Collect all lines from the records below that include the word "results".
*** DATASET RECORDS ***
`src/rtl/ast_sa_pkg.sv`:
```
// Shared constants, FSM state encoding and drain-length helper for the systolic array sequencer.
package ast_sa_pkg;

    localparam int DATAWIDTH = 16;
    localparam int DIM       = 4;
    localparam int MAC_LAT   = 1;

    typedef enum logic [2:0] {
        IDLE  = 3'd0,
        CLEAR = 3'd1,
        FEED  = 3'd2,
        DRAIN = 3'd3,
        DONE  = 3'd4
    } state_e;

    // Skew spreads the last beat over 2*(DIM-1) extra hops before the far corner PE sees it.
    function automatic int drain_cyc(input int dim, input int mac_lat);
        return 2 * (dim - 1) + mac_lat + 1;
    endfunction

endpackage

```
`src/rtl/ast_skew_buf_v.sv`:
```
// Per-lane delay lines: lane l of din appears on dout lane l after l+1 cycles.
module ast_skew_buf_v #(
    parameter int DATAWIDTH = ast_sa_pkg::DATAWIDTH,
    parameter int DIM       = ast_sa_pkg::DIM
) (
    input  logic                     clk,
    input  logic                     reset,
    input  logic                     din_vld,
    input  logic [DIM*DATAWIDTH-1:0] din,
    output logic [DIM*DATAWIDTH-1:0] dout
);

    for (genvar lane = 0; lane < DIM; lane++) begin : g_lane
        logic [DATAWIDTH-1:0] pipe [lane+1];

        // An invalid beat enters as zero so it contributes nothing to the dot products.
        always_ff @(posedge clk or posedge reset) begin
            if (reset) begin
                for (int d = 0; d <= lane; d++) begin
                    pipe[d] <= '0;
                end
            end else begin
                pipe[0] <= din_vld ? din[lane*DATAWIDTH +: DATAWIDTH] : '0;
                for (int d = 1; d <= lane; d++) begin
                    pipe[d] <= pipe[d-1];
                end
            end
        end

        assign dout[lane*DATAWIDTH +: DATAWIDTH] = pipe[lane];
    end

endmodule

```
`src/rtl/ast_systolic_ctrl_v.sv`:
```
// Sequencer for the DIM x DIM systolic MAC array: clear, feed K skewed beats, drain, pulse done.
// Optional stall counter enabled by defining AST_CTRL_PERF_EN.
module ast_systolic_ctrl_v #(
    parameter int DATAWIDTH = ast_sa_pkg::DATAWIDTH,
    parameter int DIM       = ast_sa_pkg::DIM,
    parameter int K_W       = 8,
    parameter int MAC_LAT   = ast_sa_pkg::MAC_LAT
) (
    input  logic                     clk,
    input  logic                     reset,
    input  logic                     start,
    input  logic [K_W-1:0]           k_len,
    input  logic                     op_vld,
    output logic                     op_rdy,
    input  logic [DIM*DATAWIDTH-1:0] a_vec,
    input  logic [DIM*DATAWIDTH-1:0] b_vec,
    output logic [DIM*DATAWIDTH-1:0] a_skew,
    output logic [DIM*DATAWIDTH-1:0] b_skew,
    output logic                     mult_en,
    output logic                     acc_en,
    output logic                     load_en,
    output logic                     busy,
    output logic                     done,
    output logic [15:0]              stall_cnt
);

    import ast_sa_pkg::*;

    localparam int DRAIN_CYC = drain_cyc(DIM, MAC_LAT);
    localparam int DC_W      = $clog2(DRAIN_CYC + 1);

    localparam logic [2:0] ST_IDLE  = IDLE;
    localparam logic [2:0] ST_CLEAR = CLEAR;
    localparam logic [2:0] ST_FEED  = FEED;
    localparam logic [2:0] ST_DRAIN = DRAIN;
    localparam logic [2:0] ST_DONE  = DONE;

    logic [2:0]      state;
    logic [K_W-1:0]  k_reg;
    logic [K_W-1:0]  beat_cnt;
    logic [DC_W-1:0] drain_cnt;
    logic            beat_acc;
    logic            last_beat;

    assign op_rdy    = (state == ST_FEED);
    assign beat_acc  = op_vld && op_rdy;
    assign last_beat = (beat_cnt == k_reg - K_W'(1));
    assign mult_en   = (state == ST_FEED) || (state == ST_DRAIN);
    assign acc_en    = mult_en;
    assign load_en   = (state == ST_CLEAR);
    assign busy      = (state != ST_IDLE);
    assign done      = (state == ST_DONE);

    // beat_cnt stops at k_reg-1, so K = 2**K_W-1 never wraps it.
    always_ff @(posedge clk or posedge reset) begin
        if (reset) begin
            state     <= ST_IDLE;
            k_reg     <= '0;
            beat_cnt  <= '0;
            drain_cnt <= '0;
        end else begin
            case (state)
                ST_IDLE: begin
                    if (start) begin
                        k_reg <= k_len;
                        state <= ST_CLEAR;
                    end
                end
                ST_CLEAR: begin
                    beat_cnt  <= '0;
                    drain_cnt <= '0;
                    state     <= (k_reg == '0) ? ST_DONE : ST_FEED;
                end
                ST_FEED: begin
                    if (beat_acc) begin
                        if (last_beat) begin
                            state <= ST_DRAIN;
                        end else begin
                            beat_cnt <= beat_cnt + K_W'(1);
                        end
                    end
                end
                ST_DRAIN: begin
                    if (drain_cnt == DC_W'(DRAIN_CYC - 1)) begin
                        state <= ST_DONE;
                    end else begin
                        drain_cnt <= drain_cnt + DC_W'(1);
                    end
                end
                ST_DONE: state <= ST_IDLE;
                default: state <= ST_IDLE;
            endcase
        end
    end

    ast_skew_buf_v #(.DATAWIDTH(DATAWIDTH), .DIM(DIM)) u_a_skew (
        .clk     (clk),
        .reset   (reset),
        .din_vld (beat_acc),
        .din     (a_vec),
        .dout    (a_skew)
    );

    ast_skew_buf_v #(.DATAWIDTH(DATAWIDTH), .DIM(DIM)) u_b_skew (
        .clk     (clk),
        .reset   (reset),
        .din_vld (beat_acc),
        .din     (b_vec),
        .dout    (b_skew)
    );

`ifdef AST_CTRL_PERF_EN
    logic [15:0] stall_q;

    // Saturates so a pathologically stalled job still reads as "very slow", not small.
    always_ff @(posedge clk or posedge reset) begin
        if (reset) begin
            stall_q <= '0;
        end else if (state == ST_CLEAR) begin
            stall_q <= '0;
        end else if (state == ST_FEED && !op_vld && stall_q != 16'hFFFF) begin
            stall_q <= stall_q + 16'd1;
        end
    end

    assign stall_cnt = stall_q;
`else
    assign stall_cnt = 16'd0;
`endif

endmodule
```
`config.mk`:
```
export PLATFORM = sky130hd
export DESIGN_NAME = ast_systolic_ctrl_v
export DESIGN_NICKNAME = d
export VERILOG_FILES = /design/src/rtl/ast_sa_pkg.sv /design/src/rtl/ast_skew_buf_v.sv /design/src/rtl/ast_systolic_ctrl_v.sv
export SDC_FILE = /design/constraint.sdc
export NUM_CORES = 1
export LEC_CHECK = 0
export BUFFER_PORTS_ARGS = -buffer_cell sky130_fd_sc_hd__buf_2
export CAP_MARGIN = 10
export CELL_PAD_IN_SITES_DETAIL_PLACEMENT = 0
export CELL_PAD_IN_SITES_GLOBAL_PLACEMENT = 1
export CORE_MARGIN = 2
export CORE_UTILIZATION = 42
export CTS_CLUSTER_DIAMETER = 30
export DETAILED_ROUTE_END_ITERATION = 10
export PLACE_DENSITY = 0.76
export REMOVE_ABC_BUFFERS = 1
export SLEW_MARGIN = 5
export SYNTH_ARGS = -nofsm -noshare
export SYNTH_HDL_FRONTEND = slang
export SYNTH_SLANG_ARGS = --single-unit
```
`constraint.sdc`:
```
create_clock -name clk -period 12.5 [get_ports clk]
set_input_delay 0.625 -clock clk [delete_from_list [all_inputs] [get_ports clk]]
set_output_delay 0.625 -clock clk [all_outputs]
set_load 0.02 [all_outputs]
```
# [After elaboration in Yosys (flattened, before gate mapping)]
# Index checks and enable logic that the tools add are counted.
[word_totals] register_bits=343 out_inout_bits=150 wordCells=69
[classes] n_addsub=3 eq_ne=12 mux=19 n_reduce_logical=11
[op_table] cell="$mux W16" count=8
[op_table] cell="$mux W8" count=2
[op_table] cell="$pmux W8 S2" count=1
[op_table] cell="$mux W3" count=5
[op_table] cell="$pmux W3 S4" count=1
[op_table] cell="$add A8 B1 Y8 const B" count=1
[op_table] cell="$eq A8 B8 Y1" count=1
[op_table] cell="$logic_not A8 Y1" count=1
[op_table] cell="$pmux W4 S2" count=1
[op_table] cell="$sub A8 B1 Y8 const B" count=1
[op_table] cell="$eq A3 B2 Y1 const B" count=2
[op_table] cell="$ne A2 B1 Y1 const B" count=3
[op_table] cell="$ne A2 B2 Y1 const B" count=3
[op_table] cell="$add A4 B1 Y4 const B" count=1
[op_table] cell="$eq A4 B3 Y1 const B" count=1
[op_table] cell="$mux W4" count=1
[op_table] cell="$reduce_and A2 Y1" count=2
[op_table] cell="$reduce_and A4 Y1" count=1
[op_table] cell="$reduce_bool A2 Y1" count=2
[op_table] cell="$eq A3 B1 Y1 const B" count=1
[op_table] cell="$eq A3 B3 Y1 const B" count=1
[op_table] cell="$logic_not A3 Y1" count=1
[op_table] cell="$reduce_and A3 Y1" count=1
[op_table] cell="$reduce_bool A3 Y1" count=1
[op_table] cell="2 further kinds" count=2

# [Longest topological paths before layout]
# Gate-level depths: netlist (run 1).
[depth] word_depth=5 ltp_mapped=8 ltp_nobuf=8

# [By module]
# A second synthesis (run 1) with hierarchy kept.
[hier_totals] cells_unflattened=729 area_unflattened_um2=11315.9
[by_module_without_submodules] mod="ast_skew_buf_v" n_inst=2 cells_each=279 area_per_inst_um2=4878.4 seq_area_each_um2=4003.8
[by_module_without_submodules] mod="ast_systolic_ctrl_v" n_inst=1 cells_each=171 area_per_inst_um2=1559.0 seq_area_each_um2=575.6

# [Worst setup path before layout (run 1)]
# Ideal clock, no wire load.
[synth_timing] kind="register to register" from="register k_reg[0]" to="register beat_cnt[1]" t_arrival_ns=1.858 required_ns=12.380 setup_slack_ns=10.522 path_stages_with_launch=9 path_buffers=0 cell_sequence="dfrtp_1 > inv_1 > ha_1 > xor2_1 > o211ai_1 > a211oi_1 > nand4_2 > and3_2 > a31o_2"
[synth_via] elab_chain_cells=4
[synth_rtl] item="from (decl)" line="ast_systolic_ctrl_v.sv:39" text="logic [K_W-1:0] k_reg;"
[synth_rtl] item="from (signal assigned)" line="ast_systolic_ctrl_v.sv:65" text="k_reg <= k_len;"
[synth_rtl] item="$sub A8 B1 Y8" line="ast_systolic_ctrl_v.sv:47" text="assign last_beat = (beat_cnt == k_reg - K_W'(1));"
[synth_rtl] item="$eq A8 B8 Y1" line="ast_systolic_ctrl_v.sv:47"
[synth_rtl] item="$ne A2 B2 Y1 (no line)"
[synth_rtl] item="$reduce_and A3 Y1 (no line)"
[synth_rtl] item="to (signal assigned)" line="ast_systolic_ctrl_v.sv:79" text="beat_cnt <= beat_cnt + K_W'(1);"
[synth_rtl] item="to (decl)" line="ast_systolic_ctrl_v.sv:40" text="logic [K_W-1:0] beat_cnt;"
# No other way between the ends.
# A chain may end at the register's enable or synchronous reset.

# [Worst setup path after layout (run 1)]
[layout_timing] from="register state[2]" to="output port load_en"
[layout_via] elab_chain_cells=1
[layout_rtl] item="from (decl)" line="ast_systolic_ctrl_v.sv:38" text="logic [2:0] state;"
[layout_rtl] item="from (signal assigned)" line="ast_systolic_ctrl_v.sv:72" text="state <= (k_reg == '0) ? ST_DONE : ST_FEED;"
[layout_rtl] item="$eq A3 B1 Y1" line="ast_systolic_ctrl_v.sv:50" text="assign load_en = (state == ST_CLEAR);"
[layout_rtl] item="to (decl)" line="ast_systolic_ctrl_v.sv:21" text="output logic load_en,"
# No other way between the ends.

==> results.toml, run 1 <==
[cells_and_area]
design.final.nets = 1079
mostFrequentLayoutCell = "dfrtp_1"
largest_registers = "u_a_skew.g_lane.pipe: 112 flops, u_b_skew.g_lane.pipe: 112 flops"
area_growth_pct = 27.86
layout-drive-gt1-share_pct = 40.20
final_cell_mix = "dfrtp_1 (343), buf_2 (273), and2_1 (129)"

[min_path]
hp-class = "input port to asynchronous set/reset pin"

[clock_network]
insertion_delay_to_the_later_sink_of_the_worst_skew_pair_ns = 0.56
cts_num_sinks = 343
tritoncts = "built"
htree_num_levels = 2
number_of_buffers_created_by_cts = 59
cts-root-to-sink-buffers = 3
cts.hold.buffers_added = 0
cts_setup_buffers = 0
cts_root_buffer = "clkbuf_16"
post_cts_resized = 0
clk_pin_slew_worst_paths_ns = 0.05

[detailed_routing]
vias_per_cell = 4.221
detail_route.iter0.violations = 285
wl_um = 18910
drt.antenna.violating_nets = 0
remaining_design_rule_violation_count = 0
avgRoutedWirePerCell_um = 14.30
drt_pass1_iterations = 4
vias = 5580

[timing]
setup-violations-final = 0
whs_ns = 0.2659
setup_total_negative_slack_ns = 0
rsz0062_at_grt = "no"
achievable-frequency_mhz = 385.8
finalCritPeriodShare_pct = 20.74
worst_margin_slew_ns = 1.097
finalWorstPathRequiredPeriod_ns = 2.592
relative_slew_slack_pct = 26.85
finalClockSkew_ns = 0.02191
finalHoldViolations = 0
final-max-slew-violation-count = 0

[synthesis]
netlist_area_um2 = 11030
synth.lib_cells_used.distinct = 37
synth-seq-cells = 343
syn-mean-instance-area_um2 = 15.46
seq_area_frac_synth_pct = 77.85
synth_area_leader_cell = "dfrtp_1"
netlist_instances = 713
synth_edf_count = 0
synth_largest_type_area_fraction_pct = 77.85
ys_top_cells_by_area = "dfrtp_1 (78%), buf_4 (7.7%), and2_1 (7.3%)"
asyncSetResetFlopFracSynth_pct = 100.0
synth_warnings = 0
synth-main-ff-cell = "dfrtp_1"

[worst_setup_path]
endpoint_kind = "output port"
timing.critical_path.from = "state[2]"
rr_startpoint = "k_reg[0]"
crit_path_start_kind = "flop"
critPathRequiredTime_ns = 11.88
critPathMaxFanout = 11
reg2regPathDepth = 8
worst-endpoint-arrival_ns = 1.97
criticalPathCategory = "flop to output port"

[floorplanning]
die_h_um = 166.0
design.core.area_um2 = 25910
number_of_ports_placed_on_the_die_boundary = 290
fp-row-count = 59
chipWidth_um = 166.0
initial_core_util_pct = 42.55
die-area_um2 = 27560

[global_route]
grtUsageMet2_pct = 22.12
grt_pass1_wl_um = 30440
grt.busiest_layer = "met2"
globalRouteOverflowTotal = 0
grt_antenna_before_repair = 5
grt_start_max_net_pins = 135
grt_util_met1_pct = 17.07
groute.layer.met3.usage_pct = 5.791
grt_pass1_vias = 5895
grt_usage_pct = 13.86

[placed_design]
port_buffers = 273
finalWeightedCongestion = 0.7829
detailedPlacementHpwl_um = 11990

[power]
leakage_uw = 0.007751
switching_share_pct = 25.73
internal-power_uw = 2511
clock_power_share_pct = 47.9
power_density_nw_per_um2 = 239.8
power_switching_uw = 870.0
combinationalPowerShare_pct = 12.0
sequentialPowerShare_pct = 40.1
max-vdd-ir-drop_uv = 147.5

[status]
run_status = "finished, final reports clean"

[job]
max-cap-violations = 0
## power groups by stage
stage	Combinational, µW	Clock (µW)	Sequential [µW]
floorplan	186	0	1440
global placement	410	0	1370
detailed placement	416	0	1370
CTS	418	1660	1360
global route	454	1720	1370
finish	406	1620	1360
## final timing paths
kind,endpoint,slack [ns]
worst max-delay path,load_en,9.91
worst min-delay path,state[2],0.27
worst max register to register,beat_cnt[1],10.23
worst min register to register,u_a_skew.g_lane[3].pipe[30],0.33
max in group asynchronous,u_a_skew.dout[31],9.97
min in group clk,u_a_skew.g_lane[0].pipe[3],0.27
## synth_stat cells, types with 5 or more instances
cell type and number:
clkbuf_1 17, buf_4 113, mux2i_1 6, dfrtp_1 343, inv_1 6, nand3_1 5, o21ai_0 6, xor2_1 7
xnor2_1 5, and2_1 129, nor2_1 9, mux2_2 6, nand2_1 20
## through the flow
stage | setup WS, ns | total power, µW | instance area, µm² | utilization (%) | cells
after floorplan | 2.367 | 1625 | 10170 | - | 597
after global placement | 9.275 | 1776 | 11990 | 46.29 | 1209
after detailed placement | 9.228 | 1790 | 11990 | 46.29 | 1209
after CTS | 9.813 | 3435 | 14090 | 54.39 | 1320
after global routing | 9.452 | 3543 | 14090 | 54.39 | 1320
final | 9.908 | 3381 | 14100 | 54.41 | 1322
## area by class of cell
cell class              instances  area (µm²)
fillers                      2103       11810
flip-flops and latches        343        8583
clock buffers                  71        1613
multi-input cells             248        1565
repair buffers                277        1396
clock inverters                40       485.5
well taps                     335       419.2
inverters                       6       30.03
diodes                          2       5.005
## worst max-delay path, stage by stage, from the launching register on
cell      delay [ns]
dfrtp_1         0.41
nor2b_1         0.26
nand2b_1        0.31
inv_1           0.24
buf_2           0.20
## logic make-up after synthesis
family                     Yosys count  synth area share, %
muxes                               12                1.157
AOI/OAI and AO/OA                   17               0.9987
and+or+nand+nor                    187                10.04
other                                1              0.03401
buffers and inverters              137                8.511
DFF                                343                77.85
adders and majority gates            4               0.4539
xor gates and xnor gates            12               0.9532
## per-layer routing
metal	part of all wire [%]	wire (µm)
met5	0.24	46
met2	47	8975
met3	8.9	1674
met4	2.3	434
met1	41	7774
(Power assumes the default switching activity.)
==> run 2, diff against run 1 <==
- CORE_UTILIZATION: 42 -> 38
- PLACE_DENSITY: 0.76 -> 0.73
- clock period: 12.5 -> 2.33 ns (I/O delays scaled with it)
==> run 2 against run 1 <==
Compared with the run above: clock power rose to 6.1 times the previous value; cell count up 16%; routed wire length up 14%; design area up 13%; clock-buffer cell count up 7; setup slack worse by 9.8 ns; critical path type is now flop to flop; largest power group unchanged; highest routed layer is now met4.
==> results.toml, run 2 (synthesis gave the netlist of run 1 again) <==
[power]
sequentialPowerShare_pct = 37.2
combinationalPowerShare_pct = 12.8
power_density_nw_per_um2 = 1228
clock_power_share_pct = 50.0
switching_share_pct = 25.96
leakage_uw = 0.008509
power_switching_uw = 5088
internal-power_uw = 14510
max-vdd-ir-drop_uv = 727.9

[min_path]
holdPathEnd = "k_reg[0]"
hp-class = "input port to flop"
hold_depth = 5
worstHoldStart = "start"

[floorplanning]
initial_core_util_pct = 38.52
die_h_um = 174.3
chipWidth_um = 174.3
die-area_um2 = 30390
number_of_ports_placed_on_the_die_boundary = 290
design.core.area_um2 = 28630
fp-row-count = 62

[global_route]
grt_antenna_before_repair = 0
grt_usage_pct = 14.79
grt_pass1_wl_um = 35610
globalRouteOverflowTotal = 0
grt_start_max_net_pins = 77
grt_pass1_vias = 6962

[worst_setup_path]
endpoint_kind = "flop"
worst-endpoint-arrival_ns = 2.60
ff2ff_setup_slack_ns = 0.13
reg2regPathDepth = 8
critPathMaxFanout = 4
crit_path_start_kind = "flop"
rr_startpoint = "k_reg[0]"
critPathRequiredTime_ns = 2.73
r2r-end = "beat_cnt[3]"
criticalPathCategory = "flop to flop"

[timing]
setup_ws_ns = 0.1345
relative_slew_slack_pct = 63.02
finalWorstPathRequiredPeriod_ns = 2.196
final-max-slew-violation-count = 0
setup-violations-final = 0
finalCritPeriodShare_pct = 94.23
setup_total_negative_slack_ns = 0
rsz0062_at_grt = "no"
achievable-frequency_mhz = 455.5
worst_margin_slew_ns = 0.5547
finalHoldViolations = 0
finalClockSkew_ns = 0.02133

[detailed_routing]
drt_pass1_iterations = 4
vias_per_cell = 4.093
detail_route.iter0.violations = 266
drt.antenna.violating_nets = 0
vias = 6262
avgRoutedWirePerCell_um = 14.12
remaining_design_rule_violation_count = 0
wl_um = 21600

[cells_and_area]
largest_registers = "u_a_skew.g_lane.pipe: 112 flops, u_b_skew.g_lane.pipe: 112 flops"
multi_input_comb_area_um2 = 1583
area_used_by_sequential_logic_in_the_layout_um2 = 8583
layout-drive-gt1-share_pct = 36.74
area_growth_pct = 44.75
num_antenna_cells = 0
final_cell_mix = "dfrtp_1 (343), buf_2 (273), dlygate4sd3_1 (138)"
design.final.nets = 1235
mostFrequentLayoutCell = "dfrtp_1"
fin_area_um2 = 15960
fillers = 2325

[clock_network]
clk_pin_slew_worst_paths_ns = 0.05
cts_root_buffer = "clkbuf_16"
htree_num_levels = 3
cts-root-to-sink-buffers = 3
cts_num_sinks = 343
number_of_buffers_created_by_cts = 68
insertion_delay_to_the_later_sink_of_the_worst_skew_pair_ns = 0.54
tritoncts = "built"

[placed_design]
place_area_um2 = 12170
port_buffers = 273
finalWeightedCongestion = 0.7722
pre_cts_slack_ns = 0.1465
detailedPlacementHpwl_um = 13010

[job]
max-cap-violations = 0

[status]
run_status = "finished, final reports clean"
## run 2: cell types whose count changed in the layout (fill, tap and decap cells not counted), sizes merged, moves of 6 or more
| cell | previous run | this run |
|---|---|---|
| buf | 277 | 285 |
| dlygate4sd3 | 0 | 138 |
| clkinvlp | 6 | 12 |
| clkinv | 19 | 13 |
| inv | 14 | 20 |
| clkbuf | 71 | 78 |
## run 2: cell type report
cell class	instances	area share, %
flip-flops and latches	343	53.78
multi-input cells	249	9.918
clock inverters	47	3.520
repair buffers	423	18.17
clock buffers	78	11.41
inverters	6	0.1882
well taps	384	3.011
## run 2: worst max-delay path by stage
stage          startpoint           to  slack [ns]  depth (start not counted)
3_5_place_dp     k_reg[0]  beat_cnt[1]        0.15                          8
5_1_grt          k_reg[0]  beat_cnt[5]      0.0002                          8
4_1_cts          k_reg[0]  beat_cnt[1]        0.12                          8
2_1_floorplan       reset  beat_cnt[0]       -7.29                          1
6_report         k_reg[0]  beat_cnt[3]        0.13                          8
3_3_place_gp     k_reg[0]  beat_cnt[1]        0.19                          8
## run 2: critical path, stage by stage, from the launching register on
cell and delay (ns):
dfrtp_1 0.41, inv_1 0.11, ha_1 0.22, xor2_1 0.22, a21oi_1 0.09, o22a_1 0.24, nand4_1 0.18, or4b_1 0.47
mux2i_1 0.13
## run 2: through the flow
| step | hold WS (ns) | cells | util [%] | power (µW) |
|---|---|---|---|---|
| final | 0.1132 | 1530 | 55.75 | 19600 |
| after global routing | 0.1285 | 1530 | 55.75 | 20530 |
| after floorplan | 0.2333 | 597 | - | 8717 |
| after global placement | 0.1583 | 1265 | 42.52 | 9611 |
| after detailed placement | 0.1652 | 1265 | 42.52 | 9685 |
| after CTS | 0.08906 | 1528 | 55.66 | 19840 |
## run 2: routing by layer
metal / up-vias / global-route usage, % / share of wire [%]
li1: 2898 / - / -
met1: 3079 / 17.56 / 41
met2: 236 / 24.22 / 49
met3: 49 / 4.899 / 7.0
met4: 0 / 7.248 / 3.1
met5: - / 0 / 0
## run 2: repair_timing
action,in CTS,in global routing
buffers inserted,0,1
endpoints found under the hold margin,247,0
gates resized for setup,0,2
setup endpoints to repair,0,2
hold buffers,138,0
## run 2: power by group through the flow
stage	clock network (µW)	logic [µW]	registers (µW)
6_report	9810	2510	7280
2_1_floorplan	0	999	7720
4_1_cts	10000	2510	7290
3_3_place_gp	0	2290	7320
5_1_grt	10400	2750	7390
3_5_place_dp	0	2320	7370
*** End of DATASET RECORDS ***
* _EXERCISE RESULT_:
==> results.toml, run 1 <==
==> results.toml, run 2 (synthesis gave the netlist of run 1 again) <==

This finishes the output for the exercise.